Records from a collection

From an optimization exercise on the open Yosys and OpenROAD flow, aimed at small area, a short achievable clock period and few clock cycles; shortcuts taken in it are not production practice. In this exercise RTL edits were held to simulation tests only and were not proved equivalent to the original. Power and IR drop assume default switching activity.

$ cat flow/config.mk
export PLATFORM = sky130hd
export DESIGN_NAME = gmc4_core
export DESIGN_NICKNAME = gmc4_core
export VERILOG_FILES = /design/flow/design.v
export SDC_FILE = /design/flow/constraint.sdc
export NUM_CORES = 4
export LEC_CHECK = 0
export ABC_CLOCK_PERIOD_IN_PS = 3000
export CAP_MARGIN = 20
export CORE_MARGIN = 2
export CORE_UTILIZATION = 60
export SETUP_SLACK_MARGIN = 5
export SLEW_MARGIN = 20
$ cat flow/design.v
module gmc4_core (
    input  wire       clk,
    input  wire       rst,
    input  wire       cmd_valid,
    output wire       cmd_ready,
    input  wire [2:0] cmd_op,
    input  wire [7:0] cmd_addr,
    input  wire [3:0] cmd_data,
    output reg  [3:0] rdata,
    output reg  [4:0] step_delay,
    output reg  [3:0] reg_a,
    output reg  [3:0] reg_b,
    output reg  [3:0] reg_y,
    output reg  [3:0] reg_z,
    output reg  [6:0] pc,
    output reg        flag,
    output reg  [3:0] display,
    output reg  [6:0] leds,
    output reg  [4:0] sound,
    output reg        halted,
    output reg        waiting
);
    localparam [2:0] CMD_STEP  = 3'd0,
                     CMD_SET   = 3'd1,
                     CMD_GET   = 3'd2,
                     CMD_KEY   = 3'd3,
                     CMD_HALT  = 3'd4,
                     CMD_SOFT  = 3'd5,
                     CMD_HARD  = 3'd6,
                     CMD_START = 3'd7;
    localparam [4:0] SND_NONE  = 5'd0,
                     SND_END   = 5'd1,
                     SND_ERROR = 5'd2,
                     SND_SHORT = 5'd3,
                     SND_LONG  = 5'd4;
    reg  [511:0] mem;           
    reg  [3:0]   sh_a, sh_b, sh_y, sh_z;
    reg          key_valid;
    reg  [3:0]   key_val;
    reg          runlatch;
    reg          rdy;           
    reg  [6:0]   ra;            
    reg          get_oor;       
    assign cmd_ready = rdy;
    wire accept   = cmd_valid && rdy;
    wire hard_rst = rst || (accept && cmd_op == CMD_HARD);
    wire [4:0] row0 = ra[6:2];
    wire [4:0] row1 = ra[6:2] + 5'd1;
    wire [127:0] bank0, bank1, bank2, bank3;
    genvar gi;
    generate
        for (gi = 0; gi < 32; gi = gi + 1) begin : g_bank
            assign bank0[4*gi +: 4] = mem[4*(4*gi+0) +: 4];
            assign bank1[4*gi +: 4] = mem[4*(4*gi+1) +: 4];
            assign bank2[4*gi +: 4] = mem[4*(4*gi+2) +: 4];
            assign bank3[4*gi +: 4] = mem[4*(4*gi+3) +: 4];
        end
    endgenerate
    wire [4:0] rsel0 = (ra[1:0] > 2'd0) ? row1 : row0;
    wire [4:0] rsel1 = (ra[1:0] > 2'd1) ? row1 : row0;
    wire [4:0] rsel2 = (ra[1:0] > 2'd2) ? row1 : row0;
    wire [4:0] rsel3 = row0;
    wire [3:0] q0 = bank0[{rsel0, 2'b00} +: 4];
    wire [3:0] q1 = bank1[{rsel1, 2'b00} +: 4];
    wire [3:0] q2 = bank2[{rsel2, 2'b00} +: 4];
    wire [3:0] q3 = bank3[{rsel3, 2'b00} +: 4];
    reg  [3:0] op, n1, n2;
    always @(*) begin
        case (ra[1:0])
            2'd0: begin op = q0; n1 = q1; n2 = q2; end
            2'd1: begin op = q1; n1 = q2; n2 = q3; end
            2'd2: begin op = q2; n1 = q3; n2 = q0; end
            default: begin op = q3; n1 = q0; n2 = q1; end
        endcase
    end
    wire [63:0] win = mem[4*8'h50 +: 64];
    wire [3:0]  m   = win[{reg_y, 2'b00} +: 4];
    wire [3:0]  mem_5e = mem[4*8'h5E +: 4];
    wire [2:0]  mem_5f = mem[4*8'h5F +: 3];
    wire [4:0] sum_am = {1'b0, reg_a} + {1'b0, m};
    wire [4:0] dif_am = {1'b0, reg_a} - {1'b0, m};
    wire [4:0] sum_ai = {1'b0, reg_a} + {1'b0, n1};
    wire [4:0] sum_yi = {1'b0, reg_y} + {1'b0, n1};
    wire [5:0] dem_m    = (m > 4'd9) ? ({2'b00, m} - 6'd6) : {2'b00, m};
    wire [5:0] dem_d    = dem_m - {2'b00, reg_a};
    wire [5:0] dem_sub  = dem_d[5] ? (dem_d + 6'd10) : dem_d;
    wire [5:0] dep_s    = {2'b00, m} + {2'b00, reg_a};
    wire [5:0] dep_add  = (dep_s > 6'd9) ? (dep_s + 6'd6) : dep_s;
    wire is_step = accept && cmd_op == CMD_STEP;
    wire exec    = is_step && !halted && !(waiting && !key_valid);
    wire       is_set  = accept && cmd_op == CMD_SET && !cmd_addr[7];
    wire       win_we  = exec && (op == 4'h4 || (op == 4'hE && n1[3:1] == 3'b111));
    wire [3:0] win_wd  = (op == 4'h4) ? reg_a : (n1[0] ? dep_add[3:0] : dem_sub[3:0]);
    wire [3:0] set_wd  = hard_rst ? 4'hF : cmd_data;
    wire [3:0] wwin_wd = hard_rst ? 4'hF : ((cmd_op == CMD_SET) ? cmd_data : win_wd);
    generate
        for (gi = 0; gi < 128; gi = gi + 1) begin : g_cell
            if (gi >= 8'h50 && gi < 8'h60) begin : g_w
                wire we = hard_rst || (is_set && cmd_addr[6:0] == gi)
                          || (win_we && reg_y == (gi - 8'h50));
                always @(posedge clk)
                    if (we) mem[4*gi +: 4] <= wwin_wd;
            end else begin : g_n
                wire we = hard_rst || (is_set && cmd_addr[6:0] == gi);
                always @(posedge clk)
                    if (we) mem[4*gi +: 4] <= set_wd;
            end
        end
    endgenerate
    wire ka_take = key_valid || runlatch;
    reg  [6:0] npc;
    always @(*) begin
        if (op == 4'hF)
            npc = flag ? {n1[2:0], n2} : ra + 7'd3;
        else if (op[3])
            npc = ra + 7'd2;
        else if (op == 4'h0 && !ka_take)
            npc = ra;
        else
            npc = ra + 7'd1;
    end
    always @(posedge clk) begin
        if (hard_rst) begin
            rdy        <= 1'b1;
            ra         <= 7'd0;
            get_oor    <= 1'b0;
            reg_a      <= 4'd0;
            reg_b      <= 4'd0;
            reg_y      <= 4'd0;
            reg_z      <= 4'd0;
            sh_a       <= 4'd0;
            sh_b       <= 4'd0;
            sh_y       <= 4'd0;
            sh_z       <= 4'd0;
            pc         <= 7'd0;
            flag       <= 1'b1;
            display    <= 4'd0;
            leds       <= 7'd0;
            sound      <= SND_NONE;
            halted     <= 1'b0;
            waiting    <= 1'b0;
            key_valid  <= 1'b0;
            key_val    <= 4'd0;
            runlatch   <= 1'b0;
            rdata      <= 4'd0;
            step_delay <= 5'd0;
        end else if (!rdy) begin
            rdata <= get_oor ? 4'd0 : op;
            ra    <= pc;
            rdy   <= 1'b1;
        end else if (accept) begin
            case (cmd_op)
                CMD_STEP: begin
                    step_delay <= 5'd0;
                    if (exec) begin
                        pc       <= npc;
                        ra       <= npc;
                        runlatch <= 1'b0;
                        flag     <= 1'b1;
                        case (op)
                            4'h0: begin   
                                if (ka_take) begin
                                    reg_a     <= key_valid ? key_val : 4'd0;
                                    key_valid <= 1'b0;
                                    flag      <= 1'b0;
                                    waiting   <= 1'b0;
                                end else begin
                                    waiting   <= 1'b1;
                                end
                            end
                            4'h1: display <= reg_a;                        
                            4'h2: begin                                      
                                reg_a <= reg_b;
                                reg_b <= reg_a;
                                reg_y <= reg_z;
                                reg_z <= reg_y;
                            end
                            4'h3: begin                                      
                                reg_a <= reg_y;
                                reg_y <= reg_a;
                            end
                            4'h4: ;                                          
                            4'h5: reg_a <= m;                                
                            4'h6: begin                                      
                                reg_a <= sum_am[3:0];
                                flag  <= sum_am[4];
                            end
                            4'h7: begin                                      
                                reg_a <= dif_am[3:0];
                                flag  <= dif_am[4];
                            end
                            4'h8: reg_a <= n1;                               
                            4'h9: begin                                      
                                reg_a <= sum_ai[3:0];
                                flag  <= sum_ai[4];
                            end
                            4'hA: reg_y <= n1;                               
                            4'hB: begin                                      
                                reg_y <= sum_yi[3:0];
                                flag  <= sum_yi[4];
                            end
                            4'hC: flag <= (reg_a != n1);                     
                            4'hD: flag <= (reg_y != n1);                     
                            4'hE: begin                                      
                                case (n1)
                                    4'h0: display <= 4'd0;                   
                                    4'h1: if (reg_y[2:0] != 3'd7)            
                                              leds[reg_y[2:0]] <= 1'b1;
                                    4'h2: if (reg_y[2:0] != 3'd7)            
                                              leds[reg_y[2:0]] <= 1'b0;
                                    4'h3: ;                                  
                                    4'h4: reg_a <= ~reg_a;                   
                                    4'h5: begin                              
                                        reg_a <= sh_a;  sh_a <= reg_a;
                                        reg_b <= sh_b;  sh_b <= reg_b;
                                        reg_y <= sh_y;  sh_y <= reg_y;
                                        reg_z <= sh_z;  sh_z <= reg_z;
                                    end
                                    4'h6: begin                              
                                        reg_a <= {1'b0, reg_a[3:1]};
                                        flag  <= ~reg_a[0];
                                    end
                                    4'h7: sound <= SND_END;                  
                                    4'h8: sound <= SND_ERROR;                
                                    4'h9: sound <= SND_SHORT;                
                                    4'hA: sound <= SND_LONG;                 
                                    4'hB: sound <= (reg_a >= 4'd1 && reg_a <= 4'd14)
                                                   ? {1'b1, reg_a} : SND_NONE;   
                                    4'hC: step_delay <= {1'b0, reg_a} + 5'd1;    
                                    4'hD: leds <= {mem_5f, mem_5e};          
                                    4'hE: reg_y <= reg_y - 4'd1;             
                                    4'hF: reg_y <= reg_y - 4'd1;             
                                endcase
                            end
                            default: ;                                       
                        endcase
                    end
                end
                CMD_GET: begin
                    ra      <= cmd_addr[6:0];
                    get_oor <= cmd_addr[7];
                    rdy     <= 1'b0;
                end
                CMD_KEY: begin
                    key_valid <= 1'b1;
                    key_val   <= cmd_data;
                    waiting   <= 1'b0;
                end
                CMD_HALT: begin
                    halted  <= 1'b1;
                    waiting <= 1'b0;
                end
                CMD_SOFT: begin
                    pc      <= 7'd0;
                    ra      <= 7'd0;
                    halted  <= 1'b0;
                    waiting <= 1'b0;
                end
                CMD_START: runlatch <= cmd_data[0];
                default: ;   
            endcase
        end
    end
endmodule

Your objective |
Out of the entries above, write out only the lines between the line holding "wire [5:0] dep_s" and the line holding "n1[3:1] == 3'b111));", inclusive, each exactly as given.

Written solution |
    wire [5:0] dep_s    = {2'b00, m} + {2'b00, reg_a};
    wire [5:0] dep_add  = (dep_s > 6'd9) ? (dep_s + 6'd6) : dep_s;
    wire is_step = accept && cmd_op == CMD_STEP;
    wire exec    = is_step && !halted && !(waiting && !key_valid);
    wire       is_set  = accept && cmd_op == CMD_SET && !cmd_addr[7];
    wire       win_we  = exec && (op == 4'h4 || (op == 4'hE && n1[3:1] == 3'b111));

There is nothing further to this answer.